A complete view by the configuration endpoint and an unconditional and complete configuration extract ensures that the configuration output is not missing elements and mitigates the faults of missing ver- tex/edge. The discovery does not create new configuration elements while performing the configuration extraction, therefore no extra vertex nor extra edge faults. We minimize the processing of configuration output in order to mitigate the problem of incorrect vertex attributes.
Fault Analysis of Translation
The translation phase is building up on the complete and unmodified configuration output from the discovery phase as discussed earlier.
We assume we have a correct meta model that defines the vertex types and the type relations. In a practical implementation, we can use a statically typed language, such as Java or Scala in our case, that allows us to define the vertex types and their required vertex attributes, including modeling relations as attributes. Proving the correctness of the meta model itself is not feasible, but the meta model has been developed based on domain knowledge of virtualized infrastructure configurations, analyzing the configuration output of different systems and identifying common elements, and evaluating and evolving the meta model in case studies.
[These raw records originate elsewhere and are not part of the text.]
File: src/rtl/iccm_arbiter_if.sv
// Bus bundle for iccm_arbiter: fetch port, loader port and ICCM memory port.
// slave = arbiter view; master = requester/memory environment view.
interface iccm_arbiter_if #(
   parameter int unsigned ADDR_W = 12,
   parameter int unsigned DATA_W = 32
);
   logic              f_req;
   logic [ADDR_W-1:0] f_addr;
   logic              f_gnt;
   logic              f_rvalid;
   logic [DATA_W-1:0] f_rdata;

   logic              l_req;
   logic [ADDR_W-1:0] l_addr;
   logic [DATA_W-1:0] l_wdata;
   logic [3:0]        l_we;
   logic              l_lock;
   logic              l_gnt;
   logic              l_rvalid;
   logic [DATA_W-1:0] l_rdata;

   logic              mem_req;
   logic [ADDR_W-1:0] mem_addr;
   logic [DATA_W-1:0] mem_wdata;
   logic [3:0]        mem_we;
   logic [DATA_W-1:0] mem_rdata;
   logic              mem_rvalid;

   modport slave (
      input  f_req, f_addr, l_req, l_addr, l_wdata, l_we, l_lock, mem_rdata, mem_rvalid,
      output f_gnt, f_rvalid, f_rdata, l_gnt, l_rvalid, l_rdata,
             mem_req, mem_addr, mem_wdata, mem_we
   );

   modport master (
      output f_req, f_addr, l_req, l_addr, l_wdata, l_we, l_lock, mem_rdata, mem_rvalid,
      input  f_gnt, f_rvalid, f_rdata, l_gnt, l_rvalid, l_rdata,
             mem_req, mem_addr, mem_wdata, mem_we
   );
endinterface

File: src/rtl/iccm_arbiter.sv
// Fetch/loader arbiter for the single ICCM port with response routing and write acks.
// Define ICCM_ARB_RR_EN for round-robin contention; otherwise the loader has fixed priority.
module iccm_arbiter #(
   parameter int unsigned ADDR_W = 12,
   parameter int unsigned DATA_W = 32
) (
   input  logic           clock,
   input  logic           reset,
   iccm_arbiter_if.slave  bus
);
   typedef enum logic {OPEN = 1'b0, LOCKED = 1'b1} lock_t;

   lock_t             r_lock_st;
   lock_t             w_lock_nxt;
   logic              r_last_owner;
   logic              r_rsp_owner;
   logic              r_rsp_pend;
   logic              r_wack_pend;

   logic              w_lock_hold;
   logic              w_l_wins;
   logic              w_f_gnt;
   logic              w_l_gnt;
   logic              w_l_write;
   logic              w_rd_gnt;
   logic              w_rsp_f;
   logic              w_rsp_l;
   logic [ADDR_W-1:0] w_mem_addr;
   logic [DATA_W-1:0] w_mem_wdata;

`ifdef ICCM_ARB_RR_EN
   assign w_l_wins = ~r_last_owner;
`else
   logic w_unused_last_owner;
   assign w_unused_last_owner = r_last_owner;
   assign w_l_wins            = 1'b1;
`endif

   // Lock only blocks fetch while l_lock is still high, so fetch regains the port in the cycle it falls.
   assign w_lock_hold = (r_lock_st == LOCKED) & bus.l_lock;
   assign w_l_write   = |bus.l_we;

   assign w_f_gnt  = reset & bus.f_req & ~w_lock_hold & ~(bus.l_req & w_l_wins);
   assign w_l_gnt  = reset & bus.l_req & (w_lock_hold | ~bus.f_req | w_l_wins);
   assign w_rd_gnt = w_f_gnt | (w_l_gnt & ~w_l_write);

   always_comb begin
      w_lock_nxt = r_lock_st;
      case (r_lock_st)
         OPEN:    if (w_l_gnt & bus.l_lock) w_lock_nxt = LOCKED;
         LOCKED:  if (~bus.l_lock)          w_lock_nxt = OPEN;
         default: w_lock_nxt = OPEN;
      endcase
   end

   always_ff @(posedge clock or negedge reset) begin
      if (!reset) begin
         r_lock_st    <= OPEN;
         r_last_owner <= 1'b0;
         r_rsp_owner  <= 1'b0;
         r_rsp_pend   <= 1'b0;
         r_wack_pend  <= 1'b0;
      end else begin
         r_lock_st   <= w_lock_nxt;
         r_rsp_pend  <= w_rd_gnt;
         r_wack_pend <= w_l_gnt & w_l_write;
         if (w_rd_gnt) r_rsp_owner <= w_l_gnt;
         if (w_f_gnt)      r_last_owner <= 1'b0;
         else if (w_l_gnt) r_last_owner <= 1'b1;
      end
   end

   always_comb begin
      w_mem_addr  = '0;
      w_mem_wdata = '0;
      bus.mem_we  = '0;
      if (w_f_gnt) begin
         w_mem_addr = bus.f_addr;
      end else if (w_l_gnt) begin
         w_mem_addr  = bus.l_addr;
         w_mem_wdata = bus.l_wdata;
         bus.mem_we  = bus.l_we;
      end
   end

   assign bus.mem_req   = w_f_gnt | w_l_gnt;
   assign bus.mem_addr  = w_mem_addr;
   assign bus.mem_wdata = w_mem_wdata;
   assign bus.f_gnt     = w_f_gnt;
   assign bus.l_gnt     = w_l_gnt;

   assign w_rsp_f      = bus.mem_rvalid & r_rsp_pend & ~r_rsp_owner;
   assign w_rsp_l      = bus.mem_rvalid & r_rsp_pend &  r_rsp_owner;
   assign bus.f_rvalid = w_rsp_f;
   assign bus.f_rdata  = w_rsp_f ? bus.mem_rdata : '0;
   assign bus.l_rvalid = w_rsp_l | r_wack_pend;
   assign bus.l_rdata  = w_rsp_l ? bus.mem_rdata : '0;
endmodule
File: src/flat_wrapper.sv
// flat-port wrapper written by rule: the top's interface ports become plain ports
module iccm_arbiter_flat 
#(
   parameter int unsigned ADDR_W = 12,
   parameter int unsigned DATA_W = 32
)
  (clock, reset, bus_f_req, bus_f_addr, bus_l_req, bus_l_addr, bus_l_wdata, bus_l_we, bus_l_lock, bus_mem_rdata, bus_mem_rvalid, bus_f_gnt, bus_f_rvalid, bus_f_rdata, bus_l_gnt, bus_l_rvalid, bus_l_rdata, bus_mem_req, bus_mem_addr, bus_mem_wdata, bus_mem_we);
  iccm_arbiter_if #(.ADDR_W(ADDR_W), .DATA_W(DATA_W)) bus_i ();
  input  logic clock;
  input  logic reset;
  input wire logic [$bits(bus_i.f_req)-1:0] bus_f_req;
  input wire logic [$bits(bus_i.f_addr)-1:0] bus_f_addr;
  input wire logic [$bits(bus_i.l_req)-1:0] bus_l_req;
  input wire logic [$bits(bus_i.l_addr)-1:0] bus_l_addr;
  input wire logic [$bits(bus_i.l_wdata)-1:0] bus_l_wdata;
  input wire logic [$bits(bus_i.l_we)-1:0] bus_l_we;
  input wire logic [$bits(bus_i.l_lock)-1:0] bus_l_lock;
  input wire logic [$bits(bus_i.mem_rdata)-1:0] bus_mem_rdata;
  input wire logic [$bits(bus_i.mem_rvalid)-1:0] bus_mem_rvalid;
  output wire logic [$bits(bus_i.f_gnt)-1:0] bus_f_gnt;
  output wire logic [$bits(bus_i.f_rvalid)-1:0] bus_f_rvalid;
  output wire logic [$bits(bus_i.f_rdata)-1:0] bus_f_rdata;
  output wire logic [$bits(bus_i.l_gnt)-1:0] bus_l_gnt;
  output wire logic [$bits(bus_i.l_rvalid)-1:0] bus_l_rvalid;
  output wire logic [$bits(bus_i.l_rdata)-1:0] bus_l_rdata;
  output wire logic [$bits(bus_i.mem_req)-1:0] bus_mem_req;
  output wire logic [$bits(bus_i.mem_addr)-1:0] bus_mem_addr;
  output wire logic [$bits(bus_i.mem_wdata)-1:0] bus_mem_wdata;
  output wire logic [$bits(bus_i.mem_we)-1:0] bus_mem_we;
  assign bus_i.f_req = bus_f_req;
  assign bus_i.f_addr = bus_f_addr;
  assign bus_i.l_req = bus_l_req;
  assign bus_i.l_addr = bus_l_addr;
  assign bus_i.l_wdata = bus_l_wdata;
  assign bus_i.l_we = bus_l_we;
  assign bus_i.l_lock = bus_l_lock;
  assign bus_i.mem_rdata = bus_mem_rdata;
  assign bus_i.mem_rvalid = bus_mem_rvalid;
  assign bus_f_gnt = bus_i.f_gnt;
  assign bus_f_rvalid = bus_i.f_rvalid;
  assign bus_f_rdata = bus_i.f_rdata;
  assign bus_l_gnt = bus_i.l_gnt;
  assign bus_l_rvalid = bus_i.l_rvalid;
  assign bus_l_rdata = bus_i.l_rdata;
  assign bus_mem_req = bus_i.mem_req;
  assign bus_mem_addr = bus_i.mem_addr;
  assign bus_mem_wdata = bus_i.mem_wdata;
  assign bus_mem_we = bus_i.mem_we;
  iccm_arbiter #(.ADDR_W(ADDR_W), .DATA_W(DATA_W)) u_core (.clock(clock), .reset(reset), .bus(bus_i));
endmodule
File: config.mk
export PLATFORM = sky130hd
export DESIGN_NAME = iccm_arbiter_flat
export DESIGN_NICKNAME = d
export VERILOG_FILES = /design/src/rtl/iccm_arbiter_if.sv /design/src/rtl/iccm_arbiter.sv /design/src/flat_wrapper.sv
export SDC_FILE = /design/constraint.sdc
export NUM_CORES = 1
export LEC_CHECK = 0
export BUFFER_PORTS_ARGS = -buffer_cell sky130_fd_sc_hd__buf_2
export CAP_MARGIN = 20
export CORE_AREA = 2 2 82 84
export CTS_CLUSTER_SIZE = 30
export DETAILED_ROUTE_END_ITERATION = 12
export DIE_AREA = 0 0 84 86
export PLACE_DENSITY_LB_ADDON = 0.08
export SLEW_MARGIN = 0
export SYNTH_ARGS = -nofsm -noshare
export SYNTH_HDL_FRONTEND = slang
export SYNTH_SLANG_ARGS = --single-unit
File: constraint.sdc
create_clock -name clock -period 1.6 [get_ports clock]
set_input_delay 0.08 -clock clock [delete_from_list [all_inputs] [get_ports clock]]
set_output_delay 0.08 -clock clock [all_outputs]
set_load 0.02 [all_outputs]
# Word level (Yosys, flattened, before mapping)
# Cells that the tools add are included.
[word_totals]
ff_bits = 4
latchBits = 0
ram_bits = 0
romBits = 0
out_inout_bits = 117
wordCells = 35
memories = 0
[op_classes]
add_sub_neg = 0
multipliers = 0
n_div = 0
n_lt_le_gt_ge = 0
n_eq_ne = 0
shift = 0
muxes = 11
bitwise_logic = 19
n_reduce_logical = 1
[ops]
columns = ["op", "n"]
rows = [
  ["32-bit 2-to-1 mux", 4],
  ["12-bit 2-to-1 mux", 2],
  ["1-bit bitwise AND", 11],
  ["4-bit 2-to-1 mux", 2],
  ["1-bit inverter", 5],
  ["4-bit OR reduction", 1],
  ["1-bit OR", 3],
  ["1-bit 2-to-1 mux", 2],
  ["1-bit case mux with 2 select lines", 1],
]

# Longest topological paths before layout
# Gate-level depths: netlist of the first run.
[logic_depth]
ltp_word = 5
mapped_depth = 5
mapped_depth_nobuf = 3

# Least setup slack after synthesis of the first run
# Ideal clock, no wire load.
[synth_path]
kind = "reg2out"
start = "register u_core.r_rsp_owner"
end = "output port bus_f_rdata[22]"
arrival_ps = 1229
t_required_ps = 1520
path_slack_ps = 291
path_stages_with_launch = 4
path_buffers = 1
path_cell_list = "dfrtp_1 -> nor2_1 -> clkbuf_1 -> and2_1"
[synth_between]
elab_chain_len = 3
[synth_lines]
columns = ["element", "line", "rtl"]
rows = [
  ["from (decl)", "iccm_arbiter.sv:16", "logic r_rsp_owner;"],
  ["from (signal assigned)", "iccm_arbiter.sv:67", "if (w_rd_gnt) r_rsp_owner <= w_l_gnt;"],
  ["1-bit inverter", "iccm_arbiter.sv:92", "assign w_rsp_f = bus.mem_rvalid & r_rsp_pend & ~r_rsp_owner;"],
  ["1-bit bitwise AND", "iccm_arbiter.sv:92", ""],
  ["named net bus_f_rvalid", "flat_wrapper.sv:21", "output wire logic [$bits(bus_i.f_rvalid)-1:0] bus_f_rvalid;"],
  ["32-bit 2-to-1 mux", "iccm_arbiter.sv:95", "assign bus.f_rdata = w_rsp_f ? bus.mem_rdata : '0;"],
  ["to (decl)", "flat_wrapper.sv:22", "output wire logic [$bits(bus_i.f_rdata)-1:0] bus_f_rdata;"],
]
# The timed path passes the listed nets, and every way through them passes these cells.

# Worst setup path in the final report of the first run
[layout_path]
start = "register u_core.r_lock_st"
end = "output port bus_mem_addr[11]"
[layout_between]
elab_chain_len = 5
[layout_lines]
columns = ["element", "line", "rtl"]
rows = [
  ["from (decl)", "iccm_arbiter.sv:13", "lock_t r_lock_st;"],
  ["from (signal assigned)", "iccm_arbiter.sv:64", "r_lock_st <= w_lock_nxt;"],
  ["1-bit bitwise AND", "iccm_arbiter.sv:40", "assign w_lock_hold = (r_lock_st == LOCKED) & bus.l_lock;"],
  ["1-bit inverter", "iccm_arbiter.sv:43", "assign w_f_gnt = reset & bus.f_req & ~w_lock_hold & ~(bus.l_req & w_l_wins);"],
  ["1-bit bitwise AND (2 in series)", "iccm_arbiter.sv:43", ""],
  ["12-bit 2-to-1 mux", "iccm_arbiter.sv:77", "if (w_f_gnt) begin"],
  ["to (decl)", "flat_wrapper.sv:27", "output wire logic [$bits(bus_i.mem_addr)-1:0] bus_mem_addr;"],
]
# Every way passes these cells.

==> impl_metrics.env, run 1 <==
export IMPL_status="complete, no violations"
export IMPL_die_w_um=84
export IMPL_fin_ws_ns=0.125
export IMPL_vias_per_cell=4.07
export IMPL_drv_cap=0
export IMPL_routed_wl_mm=4.90
export IMPL_syn_area_um2=1000
export IMPL_grt_pass1_wl_mm=7.16
export IMPL_grt_max_degree=37
export IMPL_wl_per_cell_um=11.3
export IMPL_syn2layout_area_growth_pct=118
export IMPL_fin_crit_sh=0.922
export IMPL_required_ns=1.52
export IMPL_hpwl_mm=4.14
export IMPL_drive_above_1_share=0.637
export IMPL_synth_top_area_frac=0.406
export IMPL_post_route_util=0.349
export IMPL_n_fill_cell=703
export IMPL_start_kind="flop"
export IMPL_finalHoldViolations=0
export IMPL_leakage_uw=0.00160
export IMPL_setup_violations=0
export IMPL_cts_root_buffer="clkbuf_8"
export IMPL_port_buffer_count=214
export IMPL_busiest_layer="met2"
export IMPL_clkLatencyLatePin_ns=0.21
export IMPL_grt_usage=0.118
export IMPL_syn_nets=247
export IMPL_cp_cell_sequence="a21boi_2 > and3b_1 > buf_6 > a22o_1 > buf_2"
export IMPL_grtUsageMet1=0.130
export IMPL_hold_path_class="primary input to flop"
export IMPL_reg2reg_slack_ns=0.45
export IMPL_synth_cells=149
export IMPL_die_y_um=86
export IMPL_cp_top_family="flip-flops"
export IMPL_gp_congestion=0.756
export IMPL_skew_ns=0.00182
export IMPL_synth_seq_cells=4
export IMPL_crit_arrival_ns=1.39
export IMPL_rows=29
export IMPL_min_path_cells=2
export IMPL_start_util=0.160
export IMPL_cts_sinks=4
export IMPL_antenna_cells=0
export IMPL_place_area_um2=2130
export IMPL_drc=0
export IMPL_critPathSlowestCell="dfrtp_1"
export IMPL_worstSetupEndpointType="output port"
export IMPL_worst_pin_slew_ns=0.537
export IMPL_ios=215
export IMPL_fin_area_um2=2190
export IMPL_clkTransAtPathRegs_ns=0.03
export IMPL_use_met3=0.0164
export IMPL_worst_hold_path_endpoint="u_core.r_lock_st"
export IMPL_crit_buf_inv=2
export IMPL_drt_initial_drc_count=49
export IMPL_post_cts_buffers=0
export IMPL_synth_area_leaders="and2_1, and3_1, a22o_1"
export IMPL_grt_pass1_vias=1548
export IMPL_timing_fmax_mhz=678
export IMPL_fin_hold_ws_ns=0.105
export IMPL_yosysUniqueCellTypes=18
export IMPL_reg2reg_from="u_core.r_lock_st"
export IMPL_synth_top_cell_by_area="and2_1"
export IMPL_power_density_nw_per_um2=344
export IMPL_slew_viol_final=0
export IMPL_synth_warnings=0
export IMPL_num_vias=1759
export IMPL_worstHoldStart="bus_l_lock"
export IMPL_ir_worst_vdd_mv=0.236
export IMPL_layout_min_cycle_time_ns=1.47
export IMPL_crit_fanout=14
export IMPL_numCtsBuffers=3
export IMPL_final_common_cell="buf_2"
export IMPL_cts_tree="yes"
export IMPL_synth_area_per_cell_um2=6.73
export IMPL_nets=455
export IMPL_antenna_found_initial=0
export IMPL_grt_overflow=0
export IMPL_rsz0062_at_grt="false"
export IMPL_die_area_um2=7220
export IMPL_synth_seq_area_share=0.0999
export IMPL_final_cell_mix="buf_2, and2_1, and3_1"
export IMPL_cts_max_path_buffers=2
export IMPL_dr_pass1_iters=4
export IMPL_cp_slowest_stage_delay_ns=0.38
export IMPL_grt_met2_usage=0.235
export IMPL_core_um2=6280
export IMPL_htree_levels=1
export IMPL_relSlewSlack=0.642
export IMPL_rr_worst_depth=5
export IMPL_r2r_end="u_core.r_rsp_owner"
export IMPL_place_ws_ns=0.301
export IMPL_setup_tns_ns=0
export IMPL_drtAntennaViolNets=0
export IMPL_worst_setup_path_type="flop to output port"
==> worst reg2reg max path, stage by stage, from the launching register on <==
cell,delay [ns]
dfrtp_1,0.38
a21boi_2,0.15
and3b_1,0.18
buf_6,0.16
buf_4,0.12
o21ai_1,0.05
==> report_power, final <==
group	internal (µW)	switching, µW	total (µW)
Clock	160	50.0	210
Combinational	197	232	429
Sequential	109	3.92	113
Total	466	286	752
==> cell usage after synthesis <==
cell type,n
nor4_1,1
and2_1,65
dfrtp_1,4
nand2b_1,1
buf_6,2
and3b_1,1
inv_2,1
a22o_1,12
nor2_1,2
o21ai_1,1
nand2_1,2
nor2b_1,1
a21boi_1,1
and3_1,36
clkbuf_1,14
or2_2,1
o21a_1,2
buf_2,2
==> area by class of cell <==
| cell class | instances | area, µm² | area share |
|---|---|---|---|
| Inverter | 1 | 3.75 | 0.00172 |
| Multi-Input combinational cell | 126 | 817 | 0.373 |
| Sequential cell | 4 | 100 | 0.0457 |
| Clock buffer | 3 | 41.3 | 0.0189 |
| Tap cell | 77 | 96.3 | 0.0440 |
| Timing Repair Buffer | 221 | 1130 | 0.516 |
==> state kept, by name, indices dropped and copies added (netlist names) <==
name                count
u_core.r_rsp_pend       1
u_core.r_rsp_owner      1
u_core.r_wack_pend      1
u_core.r_lock_st        1
==> worst max path at each step <==
stage / start / end / slack (ns) / cells past startpoint
finish: u_core.r_lock_st / bus_mem_addr[11] / 0.13 / 5
global route: u_core.r_lock_st / bus_mem_addr[6] / 0.02 / 5
CTS: u_core.r_lock_st / bus_mem_addr[11] / 0.07 / 5
detailed placement: u_core.r_lock_st / bus_mem_addr[6] / 0.30 / 5
global placement: u_core.r_lock_st / bus_mem_addr[4] / 0.33 / 5
floorplan: u_core.r_rsp_owner / bus_f_rdata[22] / 0.29 / 3
==> cell families after synthesis <==
| family | count (synthesis) | synth area share |
|---|---|---|
| simple gates | 110 | 0.679 |
| flops | 4 | 0.0999 |
| compound gates | 16 | 0.132 |
| buf+inv | 19 | 0.0886 |
==> metal layers <==
metal,part of all wire,vias up
met3,0.11,4
met4,0.0078,0
met2,0.52,120
li1,-,909
met1,0.37,726
met5,0,-
==> through the flow <==
stage / std cells / total power, µW
floorplan: 149 / 332
global placement: 428 / 544
detailed placement: 428 / 543
CTS: 432 / 760
global route: 432 / 806
finish: 432 / 752
==> what timing repair did <==
item / in CTS / in global routing
hold endpoints to repair: 4 / 0
endpoints found under the setup margin: 0 / 11
gates resized for setup: 0 / 2
hold buffers: 1 / 0
Power figures use the tool's default switching activity.
==> run 2: changes to the inputs <==
ABC_AREA = 1   (was not set)
CORE_AREA = 2 2 83 85   (was 2 2 82 84)
DIE_AREA = 0 0 85 87   (was 0 0 84 86)
==> run 2 against run 1 <==
Synthesized cell count up 64%. Sequential power grew 4%. Cell area up 10%. First-iteration DRC count fell by 6.1%. Clock power barely moved. Power grew 6.5%. Sequential cell count is the same. Critical endpoint is now bus_l_rdata[14]. Largest cell class unchanged.
==> impl_metrics.env, run 2 <==
export IMPL_gp_congestion=0.738
export IMPL_start_util=0.189
export IMPL_async_flop_share=1.00
export IMPL_rows=30
export IMPL_fin_hold_ws_ns=0.0795
export IMPL_layout_min_cycle_time_ns=1.44
export IMPL_worstSetupEndpointType="output port"
export IMPL_placed_cells=530
export IMPL_synth_seq_cells=4
export IMPL_routed_wl_mm=5.08
export IMPL_synth_seq_area_share=0.0806
export IMPL_synth_most_common_cell="inv_1"
export IMPL_die_w_um=85
export IMPL_synth_top_cell_by_area="inv_1"
export IMPL_worst_setup_path_type="flop to output port"
export IMPL_crit_arrival_ns=1.36
export IMPL_p_sw_frac=0.424
export IMPL_clkTransAtPathRegs_ns=0.03
export IMPL_skew_ns=0.000828
export IMPL_yosysUniqueCellTypes=14
export IMPL_ios=215
export IMPL_crit_fanout=20
export IMPL_yosys_area_share_adder=0
export IMPL_cts_root_buffer="clkbuf_8"
export IMPL_numCtsBuffers=3
export IMPL_seq_power_share=0.147
export IMPL_synth_warnings=0
export IMPL_setup_violations=0
export IMPL_switchingPower_uw=340
export IMPL_synth_area_per_cell_um2=5.07
export IMPL_htree_levels=1
export IMPL_reg2reg_slack_ns=0.60
export IMPL_worst_pin_slew_ns=0.296
export IMPL_rr_worst_depth=4
export IMPL_power_density_nw_per_um2=333
export IMPL_setup_tns_ns=0
export IMPL_wl_per_cell_um=9.49
export IMPL_grt_max_degree=38
export IMPL_finalHoldViolations=0
export IMPL_fin_crit_sh=0.900
export IMPL_relSlewSlack=0.802
export IMPL_synth_common_cells="inv_1, nor2_1, nor2_2"
export IMPL_yosys_area_share_simple=0.591
export IMPL_die_y_um=87
export IMPL_num_vias=2053
export IMPL_grt_pass1_vias=1700
export IMPL_drtAntennaViolNets=0
export IMPL_hold_path_class="primary input to flop"
export IMPL_intPower_uw=462
export IMPL_ir_worst_vdd_mv=0.147
export IMPL_drive_above_1_share=0.587
export IMPL_clkLatencyLatePin_ns=0.21
export IMPL_fin_area_um2=2410
export IMPL_n_fill_cell=732
export IMPL_antenna_found_initial=0
export IMPL_synth_top_area_frac=0.218
export IMPL_required_ns=1.52
export IMPL_syn2layout_area_growth_pct=94.1
export IMPL_port_buffer_count=214
export IMPL_slew_viol_final=0
export IMPL_syn_area_um2=1240
export IMPL_regArea_um2=100
export IMPL_hpwl_mm=4.28
export IMPL_multi_input_area_um2=758
export IMPL_cts_max_path_buffers=2
export IMPL_syn_nets=343
export IMPL_synth_compound_area_share=0.00403
export IMPL_post_cts_buffers=0
export IMPL_final_cell_mix="buf_2, inv_1, nor2_1"
export IMPL_dr_pass1_iters=4
export IMPL_crit_end="bus_l_rdata[14]"
export IMPL_crit_start="u_core.r_rsp_pend"
export IMPL_synth_mux_area_frac=0
export IMPL_grt_pass1_wl_mm=7.26
export IMPL_instances_no_fill=535
export IMPL_antenna_cells=0
export IMPL_final_common_cell="buf_2"
export IMPL_cts_tree="yes"
export IMPL_vias_per_cell=3.84
export IMPL_status="complete, no violations"
export IMPL_synth_cells=245
export IMPL_synth_top_family_by_area="simple AND/OR/NAND/NOR gates"
export IMPL_pwr_share_comb=0.593
export IMPL_drt_initial_drc_count=46
export IMPL_core_um2=6570
export IMPL_reg2reg_from="u_core.r_lock_st"
export IMPL_synth_edf_count=0
export IMPL_die_area_um2=7400
export IMPL_drv_cap=0
export IMPL_drc=0
export IMPL_synth_ff_type="dfrtp_1"
export IMPL_cts_sinks=4
export IMPL_start_kind="flop"
export IMPL_timing_fmax_mhz=694
export IMPL_rsz0062_at_grt="false"
export IMPL_grt_overflow=0
export IMPL_synth_xor_area_share=0
export IMPL_pwr_share_clk=0.261
export IMPL_fin_total_pwr_uw=801
export IMPL_leakage_uw=0.00191
export IMPL_place_area_um2=2340
export IMPL_grt_usage=0.117
export IMPL_nets=555
export IMPL_synth_area_leaders="inv_1, nor2_2, nor2_1"
export IMPL_r2r_end="u_core.r_rsp_owner"
-- run 2: worst min-delay path by stage --
stage | startpoint | endpoint | slack [ns] | depth (start not counted)
2_1_floorplan | reset | u_core.r_lock_st | -0.22 | 0
3_3_place_gp | reset | u_core.r_wack_pend | -0.09 | 1
3_5_place_dp | reset | u_core.r_wack_pend | -0.09 | 1
4_1_cts | bus_l_lock | u_core.r_lock_st | 0.07 | 3
5_1_grt | bus_l_lock | u_core.r_lock_st | 0.08 | 3
6_report | bus_l_lock | u_core.r_lock_st | 0.08 | 3
-- run 2: per-layer routing --
layer | track usage | up-vias | part of all wire
li1 | - | 1099 | -
met1 | 0.110 | 823 | 0.34
met2 | 0.241 | 127 | 0.52
met3 | 0.0360 | 4 | 0.13
met4 | 0.0303 | 0 | 0.0071
met5 | 0 | - | 0
-- run 2: cell families after synthesis --
family | Yosys count
AOI/OAI and AO/OA | 1
buffers and inverters | 88
DFF | 4
and+or+nand+nor | 152
-- run 2: power by group through the flow --
stage	Combinational, µW	Sequential (µW)	Clock [µW]
floorplan	269	115	0
global placement	472	116	0
global route	525	119	222
finish	475	117	209
detailed placement	473	116	0
CTS	476	115	217
-- run 2: cell type report --
cell class                      count  area share
Multi-Input combinational cell    154       0.315
Clock buffer                        3      0.0171
Timing Repair Buffer              220       0.470
Sequential cell                     4      0.0416
Inverter                           74       0.115
Tap cell                           80      0.0416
The translation needs to iterate over all the configuration elements and either map them to vertex types and their attributes in the model or explicitly ignore them, because an element is not relevant for our analysis and not represented in the meta model. All other configurations elements that have not been mapped nor explicitly ignored will generate a warning, because this could lead to a potentially missing vertex in the graph model. The mapping from configuration element to vertex type is a simple one-to-one mapping, e.g., a VMware VM object is mapped to a VM type in the graph model. When a configuration element has been mapped to a vertex type in the meta model, the translation will instantiate a new vertex of this type. The required attributes of the vertex are populated with the values from the corresponding attributes in the configuration element with minimal amount of processing. Enforcing the population of required vertex attributes mitigates the fault of unset vertex attributes.
Relations are either represented in the configuration output as explicit relations with an internal identifier to another configuration element or as nested configuration elements. We translate those cases explicitly into edges in our graph model. In a translation of a configuration element with internal identifier relation, both the current element and the target element of the relation are translated. An edge is then created between the two vertices. In the case of nested configuration elements, we perform a recursive translation on the nested elements and create edges between a vertex and the produced vertices of the recursive translation.